Why does this specifically matter to the healthcare industry and Medicare beneficiaries?
If you wipe out payroll tax revenues of $12.2 trillion over the first 20 years, as the Tax Policy Center projects, there are big questions about how you replace that funding for the Medicare hospital trust fund, let alone for the Social Security trust fund. “Without some clarity, the future of Social Security and Medicare Part A is fundamentally in doubt,” Douglas Holtz-Eakin, a former director of the Congressional Budget Office who served as chief economic policy adviser to Sen. John McCain's 2008 presidential campaign, said in an interview.
Cruz's website says he would “(maintain) full funding for Social Security and Medicare” even while abolishing the payroll tax funding mechanism for the two popular social insurance programs.
But Michael Graetz, a Columbia University professor of tax law and a former top tax policy official in the George H.W. Bush administration, also raised questions of how Cruz would achieve that. “What (Cruz) does not tell us is what he is doing with the trust funds for Social Security and Medicare, and whether any part of the value-added tax would go into a trust fund,” he told Politico. “I don't think he has ever been asked that question.”
Modern Healthcare tried to ask that question, but the Cruz campaign did not respond to requests for comment Tuesday.
To solve that problem, a President Cruz could take general revenues from his new 10% flat tax and VAT and put that money into the Medicare hospital trust fund. But he would be facing such a large budget deficit as a result of his tax plan that he would need to make big spending cuts—and Medicare would be a prime target, said Holtz-Eakin, who's now president of the conservative American Action Forum.
What might well happen is that Medicare Part A funding would be left to the tender mercies of the annual congressional appropriations process, turning Medicare into a discretionary rather than a mandatory spending program. Then the hospital trust fund would be in a situation similar to that of the federal highway trust fund, which goes through fierce annual congressional battles.

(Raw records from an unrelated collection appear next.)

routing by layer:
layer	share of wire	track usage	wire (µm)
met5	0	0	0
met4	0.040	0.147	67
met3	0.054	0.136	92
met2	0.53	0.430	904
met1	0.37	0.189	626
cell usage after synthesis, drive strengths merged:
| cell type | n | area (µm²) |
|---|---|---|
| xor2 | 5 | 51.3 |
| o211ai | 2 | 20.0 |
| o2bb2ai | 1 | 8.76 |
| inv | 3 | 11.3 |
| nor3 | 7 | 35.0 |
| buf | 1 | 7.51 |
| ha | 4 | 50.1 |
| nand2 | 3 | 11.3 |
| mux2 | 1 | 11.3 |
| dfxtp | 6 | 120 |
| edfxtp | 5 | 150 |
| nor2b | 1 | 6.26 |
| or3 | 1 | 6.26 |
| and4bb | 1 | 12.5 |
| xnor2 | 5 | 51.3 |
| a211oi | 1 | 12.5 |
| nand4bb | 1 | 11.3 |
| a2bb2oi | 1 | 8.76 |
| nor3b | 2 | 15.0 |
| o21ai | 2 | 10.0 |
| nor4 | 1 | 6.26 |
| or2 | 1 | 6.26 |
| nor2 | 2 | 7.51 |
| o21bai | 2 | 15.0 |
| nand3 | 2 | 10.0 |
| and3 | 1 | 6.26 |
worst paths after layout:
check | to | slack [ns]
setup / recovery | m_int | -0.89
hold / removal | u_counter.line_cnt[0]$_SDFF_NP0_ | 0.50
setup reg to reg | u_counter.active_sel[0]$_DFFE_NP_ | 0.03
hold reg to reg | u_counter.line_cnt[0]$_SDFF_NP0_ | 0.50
==> config.mk <==
export PLATFORM = sky130hd
export DESIGN_NAME = iack_ctrl
export DESIGN_NICKNAME = d
export VERILOG_FILES = /design/src/rtl/iack_pkg.sv /design/src/rtl/iack_seq.sv /design/src/rtl/iack_capture.sv /design/src/rtl/iack_ctrl.sv
export SDC_FILE = /design/constraint.sdc
export NUM_CORES = 1
export LEC_CHECK = 0
export BUFFER_PORTS_ARGS = -buffer_cell sky130_fd_sc_hd__buf_4
export CAP_MARGIN = 10
export CORE_MARGIN = 2
export CORE_UTILIZATION = 40
export DETAILED_ROUTE_END_ITERATION = 16
export HOLD_SLACK_MARGIN = 0.03
export PLACE_DENSITY_LB_ADDON = 0.12
export SYNTH_ARGS = -nofsm -noshare
export SYNTH_HDL_FRONTEND = slang
export SYNTH_HIERARCHICAL = 1
export SYNTH_SLANG_ARGS = --single-unit
==> constraint.sdc <==
create_clock -name clk_i -period 2.2 [get_ports clk_i]
set_clock_uncertainty 0.1 [all_clocks]
set_input_delay 0 -clock clk_i [delete_from_list [all_inputs] [get_ports clk_i]]
set_output_delay 0 -clock clk_i [all_outputs]
set_load 0.005 [all_outputs]
==> src/rtl/iack_pkg.sv <==
package iack_pkg;
  typedef enum logic [2:0] {
    PH_IDLE = 3'd0,
    PH_T1   = 3'd1,
    PH_T2   = 3'd2,
    PH_T3   = 3'd3,
    PH_TW   = 3'd4,
    PH_T4   = 3'd5
  } phase_e;
endpackage
<file path="config.mk">
export PLATFORM = sky130hd
export DESIGN_NAME = extcap_walker
export DESIGN_NICKNAME = d
export VERILOG_FILES = /design/src/rtl/extcap_pkg.sv /design/src/rtl/extcap_req_check.sv /design/src/rtl/extcap_ptr_check.sv /design/src/rtl/extcap_visit_ctr.sv /design/src/rtl/extcap_walker.sv
export SDC_FILE = /design/constraint.sdc
export NUM_CORES = 1
export LEC_CHECK = 0
export BUFFER_PORTS_ARGS = -buffer_cell sky130_fd_sc_hd__buf_2
export CORE_MARGIN = 2
export CORE_UTILIZATION = 35
export DETAILED_ROUTE_END_ITERATION = 7
export PLACE_DENSITY = 0.51
export SYNTH_ARGS = -nofsm -noshare
export SYNTH_HDL_FRONTEND = slang
export SYNTH_HIERARCHICAL = 1
export SYNTH_SLANG_ARGS = --single-unit
</file>
<file path="constraint.sdc">
create_clock -name clk -period 6 [get_ports clk]
set_input_delay 1.8 -clock clk [delete_from_list [all_inputs] [get_ports clk]]
set_output_delay 1.8 -clock clk [all_outputs]
set_load 0.05 [all_outputs]
</file>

What would be strange about that scenario, however, is that only the Medicare hospital funding stream would be whipsawed politically each year, while Medicare Parts B, C, and D would continue have their own separate funding. “That would be hard to sustain,” Holtz-Eakin said.
Beyond that, the politics of turning Medicare into a discretionary program with uncertain financing would be explosive. “There would be an uproar among Medicare beneficiaries and in the healthcare industry,” he predicted. “It changes the fundamental character of Part A.”
David Cutler, a Harvard University economics professor who served in the Clinton administration and was a senior healthcare adviser to President Barack Obama's campaign, said Cruz will have to explain his proposal more clearly. "As a matter of arithmetic, lower taxes implies fewer services that people receive, or a massive increase in the federal deficit," he said. "Sen. Cruz should explain which of these he prefers."
So what would Cruz do? “In the absence of information, you map out a range of possibilities,” Holtz-Eakin said. “I have no idea what his plan is.”